■ WHAT TO PRODUCE ■
Print, from the listing below, the lines starting at the line containing "hazard > capture." and ending at the line containing "Configuration macro: BUBBLE_CNT_EN", exactly as they stand, and print nothing else.

■ MATERIAL FOR THE TASK ■

===== src/rtl/id_ex_stage_reg.sv =====
// -----------------------------------------------------------------------------
// id_ex_stage_reg
//   ID/EX pipeline register for the hardware-scheduled MIPS pipeline.
//   Carries the decoded ID fields (PC+4, operands, extended immediate,
//   register indices, load flag and the packed EX/MEM/WB control bundle)
//   into EX. The module also detects load-use hazards. When one is found it
//   holds PC and IF/ID upstream through o_load_use_stall and inserts exactly
//   one bubble into EX. An EX-side stall holds the register. A branch flush
//   squashes the incoming instruction to a bubble.
//
//   Per-edge priority: i_RST > i_flush > i_stall > hazard > capture.
//
// Ports
//   i_CLK, i_RST      clock; synchronous active-high reset
//   i_stall, i_flush  downstream hold / squash requests
//   i_id_*            decoded fields from ID
//   o_ex_*            registered fields presented to EX
//   o_load_use_stall  combinational hold request for PC and IF/ID
//   o_bubble_cnt      saturating count of hazard bubbles; present only when
//                     the BUBBLE_CNT_EN macro is defined
//
// Configuration macro: BUBBLE_CNT_EN
// -----------------------------------------------------------------------------
module id_ex_stage_reg #(
  parameter int DATA_WIDTH = 32,
  parameter int REG_ADDR_W = 5,
  parameter int CTRL_W     = 12,
  parameter int CNT_W      = 32
) (
  input  logic                  i_CLK,
  input  logic                  i_RST,
  input  logic                  i_stall,
  input  logic                  i_flush,
  input  logic                  i_id_valid,
  input  logic [DATA_WIDTH-1:0] i_id_pc,
  input  logic [DATA_WIDTH-1:0] i_id_rs_data,
  input  logic [DATA_WIDTH-1:0] i_id_rt_data,
  input  logic [DATA_WIDTH-1:0] i_id_imm,
  input  logic [REG_ADDR_W-1:0] i_id_rs_addr,
  input  logic [REG_ADDR_W-1:0] i_id_rt_addr,
  input  logic [REG_ADDR_W-1:0] i_id_rd_addr,
  input  logic                  i_id_uses_rt,
  input  logic                  i_id_mem_read,
  input  logic [CTRL_W-1:0]     i_id_ctrl,
  output logic                  o_ex_valid,
  output logic [DATA_WIDTH-1:0] o_ex_pc,
  output logic [DATA_WIDTH-1:0] o_ex_rs_data,
  output logic [DATA_WIDTH-1:0] o_ex_rt_data,
  output logic [DATA_WIDTH-1:0] o_ex_imm,
  output logic [REG_ADDR_W-1:0] o_ex_rs_addr,
  output logic [REG_ADDR_W-1:0] o_ex_rt_addr,
  output logic [REG_ADDR_W-1:0] o_ex_rd_addr,
  output logic                  o_ex_mem_read,
  output logic [CTRL_W-1:0]     o_ex_ctrl,
  output logic                  o_load_use_stall
`ifdef BUBBLE_CNT_EN
  ,
  output logic [CNT_W-1:0]      o_bubble_cnt
`endif
);

  logic                  vld_p1;
  logic [DATA_WIDTH-1:0] pc_p1;
  logic [DATA_WIDTH-1:0] rs_data_p1;
  logic [DATA_WIDTH-1:0] rt_data_p1;
  logic [DATA_WIDTH-1:0] imm_p1;
  logic [REG_ADDR_W-1:0] rs_addr_p1;
  logic [REG_ADDR_W-1:0] rt_addr_p1;
  logic [REG_ADDR_W-1:0] rd_addr_p1;
  logic                  mem_read_p1;
  logic [CTRL_W-1:0]     ctrl_p1;

  logic hazard;
  logic load_bubble;
  logic load_capture;

  // A load in EX whose destination (rt) is a source of the ID instruction.
  // $0 never carries a dependency.
  always_comb begin
    hazard = vld_p1 & mem_read_p1 & (rt_addr_p1 != '0) & i_id_valid &
             ((rt_addr_p1 == i_id_rs_addr) |
              (i_id_uses_rt & (rt_addr_p1 == i_id_rt_addr)));
  end

  // A flush already discards the ID instruction, so upstream need not hold.
  assign o_load_use_stall = hazard & ~i_flush & ~i_RST;

  // Flush beats stall. A hazard bubble waits for the first non-stalled edge.
  assign load_bubble  = i_flush | (~i_stall & hazard);
  assign load_capture = ~i_flush & ~i_stall & ~hazard;

  // ---- ID -> EX (p1) ----
  always_ff @(posedge i_CLK) begin
    if (i_RST || load_bubble) begin
      vld_p1      <= 1'b0;
      pc_p1       <= '0;
      rs_data_p1  <= '0;
      rt_data_p1  <= '0;
      imm_p1      <= '0;
      rs_addr_p1  <= '0;
      rt_addr_p1  <= '0;
      rd_addr_p1  <= '0;
      mem_read_p1 <= 1'b0;
      ctrl_p1     <= '0;
    end else if (load_capture) begin
      vld_p1      <= i_id_valid;
      pc_p1       <= i_id_pc;
      rs_data_p1  <= i_id_rs_data;
      rt_data_p1  <= i_id_rt_data;
      imm_p1      <= i_id_imm;
      rs_addr_p1  <= i_id_rs_addr;
      rt_addr_p1  <= i_id_rt_addr;
      rd_addr_p1  <= i_id_rd_addr;
      mem_read_p1 <= i_id_mem_read;
      ctrl_p1     <= i_id_ctrl;
    end
  end

  assign o_ex_valid    = vld_p1;
  assign o_ex_pc       = pc_p1;
  assign o_ex_rs_data  = rs_data_p1;
  assign o_ex_rt_data  = rt_data_p1;
  assign o_ex_imm      = imm_p1;
  assign o_ex_rs_addr  = rs_addr_p1;
  assign o_ex_rt_addr  = rt_addr_p1;
  assign o_ex_rd_addr  = rd_addr_p1;
  assign o_ex_mem_read = mem_read_p1;
  assign o_ex_ctrl     = ctrl_p1;

`ifdef BUBBLE_CNT_EN
  logic [CNT_W-1:0] bubble_cnt_p1;

  function automatic logic [CNT_W-1:0] sat_inc(input logic [CNT_W-1:0] v);
    return (v == '1) ? v : v + 1'b1;
  endfunction

  // Counts only hazard bubbles. Flush bubbles and stalled edges are excluded.
  always_ff @(posedge i_CLK) begin
    if (i_RST)
      bubble_cnt_p1 <= '0;
    else if (~i_flush & ~i_stall & hazard)
      bubble_cnt_p1 <= sat_inc(bubble_cnt_p1);
  end

  assign o_bubble_cnt = bubble_cnt_p1;
`endif

endmodule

■ EXERCISE SOLUTION ■
//   Per-edge priority: i_RST > i_flush > i_stall > hazard > capture.
//
// Ports
//   i_CLK, i_RST      clock; synchronous active-high reset
//   i_stall, i_flush  downstream hold / squash requests
//   i_id_*            decoded fields from ID
//   o_ex_*            registered fields presented to EX
//   o_load_use_stall  combinational hold request for PC and IF/ID
//   o_bubble_cnt      saturating count of hazard bubbles; present only when
//                     the BUBBLE_CNT_EN macro is defined
//
// Configuration macro: BUBBLE_CNT_EN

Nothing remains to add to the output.